[EXTRACTED ENTRIES]:
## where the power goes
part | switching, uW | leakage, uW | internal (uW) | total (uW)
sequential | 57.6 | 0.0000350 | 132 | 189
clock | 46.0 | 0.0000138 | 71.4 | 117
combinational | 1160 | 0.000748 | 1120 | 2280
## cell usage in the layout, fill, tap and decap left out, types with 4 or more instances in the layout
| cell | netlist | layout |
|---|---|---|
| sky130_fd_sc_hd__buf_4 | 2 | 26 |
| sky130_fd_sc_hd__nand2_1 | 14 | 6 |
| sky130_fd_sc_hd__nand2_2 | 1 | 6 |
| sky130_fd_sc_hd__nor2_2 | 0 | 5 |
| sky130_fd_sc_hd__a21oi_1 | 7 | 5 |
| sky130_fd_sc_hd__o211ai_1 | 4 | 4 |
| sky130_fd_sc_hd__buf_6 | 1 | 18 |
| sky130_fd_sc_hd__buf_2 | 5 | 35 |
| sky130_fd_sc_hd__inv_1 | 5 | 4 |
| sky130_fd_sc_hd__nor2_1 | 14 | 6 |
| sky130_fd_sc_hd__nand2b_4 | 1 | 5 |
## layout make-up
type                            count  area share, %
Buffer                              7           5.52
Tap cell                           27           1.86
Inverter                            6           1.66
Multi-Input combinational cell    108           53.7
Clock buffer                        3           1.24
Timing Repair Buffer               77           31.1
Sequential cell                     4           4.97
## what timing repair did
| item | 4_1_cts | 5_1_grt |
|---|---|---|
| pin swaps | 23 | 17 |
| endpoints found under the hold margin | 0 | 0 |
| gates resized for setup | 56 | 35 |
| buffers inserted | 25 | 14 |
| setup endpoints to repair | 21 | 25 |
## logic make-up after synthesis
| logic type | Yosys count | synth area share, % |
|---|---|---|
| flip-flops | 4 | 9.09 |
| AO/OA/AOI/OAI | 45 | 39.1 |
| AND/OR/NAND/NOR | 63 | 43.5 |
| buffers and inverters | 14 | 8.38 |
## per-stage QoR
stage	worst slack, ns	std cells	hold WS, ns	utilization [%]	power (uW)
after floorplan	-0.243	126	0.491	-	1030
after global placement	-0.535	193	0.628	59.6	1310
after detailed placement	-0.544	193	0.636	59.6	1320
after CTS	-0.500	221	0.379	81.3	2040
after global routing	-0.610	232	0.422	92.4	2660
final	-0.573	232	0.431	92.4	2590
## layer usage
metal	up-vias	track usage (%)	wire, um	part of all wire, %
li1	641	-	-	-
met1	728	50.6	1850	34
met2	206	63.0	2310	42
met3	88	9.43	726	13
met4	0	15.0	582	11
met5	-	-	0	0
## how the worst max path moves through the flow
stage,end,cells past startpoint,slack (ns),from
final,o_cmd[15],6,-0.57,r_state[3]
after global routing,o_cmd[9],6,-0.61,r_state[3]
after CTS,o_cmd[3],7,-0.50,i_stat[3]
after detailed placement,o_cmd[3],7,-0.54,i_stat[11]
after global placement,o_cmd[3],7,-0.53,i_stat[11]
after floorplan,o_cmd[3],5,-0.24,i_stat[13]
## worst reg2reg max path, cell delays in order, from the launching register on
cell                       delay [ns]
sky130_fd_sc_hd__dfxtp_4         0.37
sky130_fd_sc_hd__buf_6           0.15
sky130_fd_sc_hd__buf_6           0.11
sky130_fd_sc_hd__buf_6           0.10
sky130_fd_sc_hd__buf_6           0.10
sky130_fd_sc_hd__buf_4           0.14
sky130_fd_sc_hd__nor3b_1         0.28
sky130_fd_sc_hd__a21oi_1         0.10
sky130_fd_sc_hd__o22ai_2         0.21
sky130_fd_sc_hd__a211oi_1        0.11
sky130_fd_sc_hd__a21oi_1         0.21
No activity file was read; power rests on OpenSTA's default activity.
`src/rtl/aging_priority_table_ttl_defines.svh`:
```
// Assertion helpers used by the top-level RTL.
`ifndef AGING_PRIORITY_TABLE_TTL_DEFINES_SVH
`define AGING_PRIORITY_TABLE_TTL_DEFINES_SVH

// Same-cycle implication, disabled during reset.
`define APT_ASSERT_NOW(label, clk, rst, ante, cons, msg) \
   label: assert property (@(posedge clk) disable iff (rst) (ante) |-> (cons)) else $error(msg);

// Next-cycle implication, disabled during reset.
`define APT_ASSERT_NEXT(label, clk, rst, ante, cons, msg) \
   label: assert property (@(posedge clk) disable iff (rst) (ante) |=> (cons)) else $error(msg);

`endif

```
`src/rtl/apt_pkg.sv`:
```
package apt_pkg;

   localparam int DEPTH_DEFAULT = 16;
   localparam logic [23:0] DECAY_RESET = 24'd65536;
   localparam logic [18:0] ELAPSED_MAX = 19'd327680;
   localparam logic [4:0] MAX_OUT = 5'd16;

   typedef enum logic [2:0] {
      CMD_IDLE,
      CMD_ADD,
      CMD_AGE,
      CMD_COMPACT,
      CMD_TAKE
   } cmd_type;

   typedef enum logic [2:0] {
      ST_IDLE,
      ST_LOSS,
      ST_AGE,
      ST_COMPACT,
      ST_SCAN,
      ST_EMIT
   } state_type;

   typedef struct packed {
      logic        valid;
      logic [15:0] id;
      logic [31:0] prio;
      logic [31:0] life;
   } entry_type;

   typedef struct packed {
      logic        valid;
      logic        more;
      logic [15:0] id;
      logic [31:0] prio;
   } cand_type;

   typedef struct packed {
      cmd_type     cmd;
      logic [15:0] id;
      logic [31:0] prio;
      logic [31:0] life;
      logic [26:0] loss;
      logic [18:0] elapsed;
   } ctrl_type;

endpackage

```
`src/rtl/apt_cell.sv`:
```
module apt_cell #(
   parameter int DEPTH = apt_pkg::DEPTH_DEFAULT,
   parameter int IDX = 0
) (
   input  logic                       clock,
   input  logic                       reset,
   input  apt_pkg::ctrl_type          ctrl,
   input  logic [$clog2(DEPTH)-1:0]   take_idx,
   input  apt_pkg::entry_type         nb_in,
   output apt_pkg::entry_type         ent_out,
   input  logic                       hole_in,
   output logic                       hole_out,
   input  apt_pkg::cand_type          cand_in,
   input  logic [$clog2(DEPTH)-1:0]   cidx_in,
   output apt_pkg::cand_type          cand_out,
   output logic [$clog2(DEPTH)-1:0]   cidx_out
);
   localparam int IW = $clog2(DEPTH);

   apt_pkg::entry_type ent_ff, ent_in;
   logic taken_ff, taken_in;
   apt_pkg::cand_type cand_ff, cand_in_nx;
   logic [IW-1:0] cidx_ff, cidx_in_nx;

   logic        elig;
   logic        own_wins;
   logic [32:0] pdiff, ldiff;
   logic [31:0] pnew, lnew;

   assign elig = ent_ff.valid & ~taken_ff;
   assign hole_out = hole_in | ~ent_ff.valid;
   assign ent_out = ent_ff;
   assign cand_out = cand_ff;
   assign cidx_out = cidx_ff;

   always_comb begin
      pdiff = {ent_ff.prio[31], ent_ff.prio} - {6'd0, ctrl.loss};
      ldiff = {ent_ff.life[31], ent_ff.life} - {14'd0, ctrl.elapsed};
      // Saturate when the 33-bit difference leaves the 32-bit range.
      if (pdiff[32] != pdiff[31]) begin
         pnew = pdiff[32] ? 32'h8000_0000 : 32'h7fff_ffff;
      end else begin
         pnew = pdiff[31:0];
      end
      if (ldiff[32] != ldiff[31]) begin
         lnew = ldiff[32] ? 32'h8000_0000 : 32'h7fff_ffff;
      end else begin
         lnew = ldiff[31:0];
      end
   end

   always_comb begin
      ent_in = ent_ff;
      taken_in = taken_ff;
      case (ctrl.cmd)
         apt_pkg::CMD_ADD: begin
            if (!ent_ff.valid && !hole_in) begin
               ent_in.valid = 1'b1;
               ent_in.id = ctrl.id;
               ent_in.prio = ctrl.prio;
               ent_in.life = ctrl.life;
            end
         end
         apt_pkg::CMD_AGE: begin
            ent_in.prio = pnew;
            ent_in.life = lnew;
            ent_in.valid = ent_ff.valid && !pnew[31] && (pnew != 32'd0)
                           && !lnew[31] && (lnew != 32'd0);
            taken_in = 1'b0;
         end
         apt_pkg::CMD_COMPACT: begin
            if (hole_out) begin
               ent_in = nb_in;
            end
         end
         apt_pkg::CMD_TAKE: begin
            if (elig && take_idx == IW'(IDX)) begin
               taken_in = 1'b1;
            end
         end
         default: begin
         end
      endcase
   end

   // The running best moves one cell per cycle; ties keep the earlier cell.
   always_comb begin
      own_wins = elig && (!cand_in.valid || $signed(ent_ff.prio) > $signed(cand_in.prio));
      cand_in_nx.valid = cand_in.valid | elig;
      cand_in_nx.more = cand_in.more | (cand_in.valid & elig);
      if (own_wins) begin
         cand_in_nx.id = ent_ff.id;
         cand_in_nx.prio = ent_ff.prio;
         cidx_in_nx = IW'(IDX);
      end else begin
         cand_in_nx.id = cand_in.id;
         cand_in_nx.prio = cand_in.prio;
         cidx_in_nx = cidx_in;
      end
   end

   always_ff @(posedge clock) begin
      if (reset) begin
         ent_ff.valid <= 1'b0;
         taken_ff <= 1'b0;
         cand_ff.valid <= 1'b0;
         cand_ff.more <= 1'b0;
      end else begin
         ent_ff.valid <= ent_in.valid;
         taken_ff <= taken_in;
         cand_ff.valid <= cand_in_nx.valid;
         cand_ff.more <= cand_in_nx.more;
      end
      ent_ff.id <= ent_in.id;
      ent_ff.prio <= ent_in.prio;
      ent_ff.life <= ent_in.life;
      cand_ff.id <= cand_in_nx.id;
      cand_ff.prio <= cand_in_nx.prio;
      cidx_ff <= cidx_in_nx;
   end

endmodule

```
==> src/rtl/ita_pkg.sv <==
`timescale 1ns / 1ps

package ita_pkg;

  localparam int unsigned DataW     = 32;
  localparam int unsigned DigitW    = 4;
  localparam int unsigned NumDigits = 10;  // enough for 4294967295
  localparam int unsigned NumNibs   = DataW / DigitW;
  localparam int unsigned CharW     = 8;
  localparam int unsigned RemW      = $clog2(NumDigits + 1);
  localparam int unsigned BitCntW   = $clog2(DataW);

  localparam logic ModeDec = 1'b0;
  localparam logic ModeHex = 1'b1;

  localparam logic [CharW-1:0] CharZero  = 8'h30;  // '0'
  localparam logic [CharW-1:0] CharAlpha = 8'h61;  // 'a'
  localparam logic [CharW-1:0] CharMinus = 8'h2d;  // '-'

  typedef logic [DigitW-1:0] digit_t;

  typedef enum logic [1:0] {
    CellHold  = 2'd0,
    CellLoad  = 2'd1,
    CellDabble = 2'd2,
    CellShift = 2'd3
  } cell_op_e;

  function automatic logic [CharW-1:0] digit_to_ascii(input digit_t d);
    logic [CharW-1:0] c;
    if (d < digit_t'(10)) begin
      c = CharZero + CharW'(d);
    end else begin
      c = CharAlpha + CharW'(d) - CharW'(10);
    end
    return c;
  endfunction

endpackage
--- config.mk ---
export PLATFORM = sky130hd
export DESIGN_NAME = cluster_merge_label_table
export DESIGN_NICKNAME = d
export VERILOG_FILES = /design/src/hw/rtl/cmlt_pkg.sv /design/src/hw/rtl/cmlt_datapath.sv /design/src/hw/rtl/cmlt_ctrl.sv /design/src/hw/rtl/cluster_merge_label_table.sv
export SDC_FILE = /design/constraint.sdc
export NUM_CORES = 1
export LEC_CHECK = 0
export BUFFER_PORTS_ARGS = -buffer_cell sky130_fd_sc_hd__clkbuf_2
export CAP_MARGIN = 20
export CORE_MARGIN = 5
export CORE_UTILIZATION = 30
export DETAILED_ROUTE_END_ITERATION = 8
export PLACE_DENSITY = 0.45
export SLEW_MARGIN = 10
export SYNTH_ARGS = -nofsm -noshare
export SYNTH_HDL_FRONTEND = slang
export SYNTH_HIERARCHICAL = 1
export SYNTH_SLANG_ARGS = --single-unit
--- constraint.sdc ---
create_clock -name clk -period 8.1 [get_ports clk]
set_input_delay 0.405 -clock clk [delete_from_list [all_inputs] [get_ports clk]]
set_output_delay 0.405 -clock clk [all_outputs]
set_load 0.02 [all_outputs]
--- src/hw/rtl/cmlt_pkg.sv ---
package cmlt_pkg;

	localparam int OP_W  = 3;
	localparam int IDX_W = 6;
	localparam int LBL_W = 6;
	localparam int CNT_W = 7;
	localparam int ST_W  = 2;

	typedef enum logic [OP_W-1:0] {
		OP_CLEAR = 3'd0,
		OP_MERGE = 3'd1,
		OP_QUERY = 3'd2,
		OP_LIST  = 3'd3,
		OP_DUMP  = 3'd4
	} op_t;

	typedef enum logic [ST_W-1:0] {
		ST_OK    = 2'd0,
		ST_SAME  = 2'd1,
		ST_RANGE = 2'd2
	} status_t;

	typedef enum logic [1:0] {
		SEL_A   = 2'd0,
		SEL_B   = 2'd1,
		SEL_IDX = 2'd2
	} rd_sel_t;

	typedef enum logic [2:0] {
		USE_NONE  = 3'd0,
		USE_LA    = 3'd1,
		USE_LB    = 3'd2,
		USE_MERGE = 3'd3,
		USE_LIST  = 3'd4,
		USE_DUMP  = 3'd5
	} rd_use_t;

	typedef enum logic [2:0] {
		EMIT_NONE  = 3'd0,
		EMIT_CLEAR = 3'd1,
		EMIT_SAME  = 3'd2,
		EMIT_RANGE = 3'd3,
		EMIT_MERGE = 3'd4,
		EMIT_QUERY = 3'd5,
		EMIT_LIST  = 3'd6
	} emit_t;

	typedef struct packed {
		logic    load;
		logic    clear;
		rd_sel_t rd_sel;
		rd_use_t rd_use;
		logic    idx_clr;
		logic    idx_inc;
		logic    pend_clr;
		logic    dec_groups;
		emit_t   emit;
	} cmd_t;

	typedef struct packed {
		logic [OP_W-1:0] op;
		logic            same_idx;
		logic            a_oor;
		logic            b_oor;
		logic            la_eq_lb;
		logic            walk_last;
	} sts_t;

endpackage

[ASSIGNMENT]: Each line above that contains the string "count" should be copied.

[SOLVED EXERCISE]:
type                            count  area share, %
| logic type | Yosys count | synth area share, % |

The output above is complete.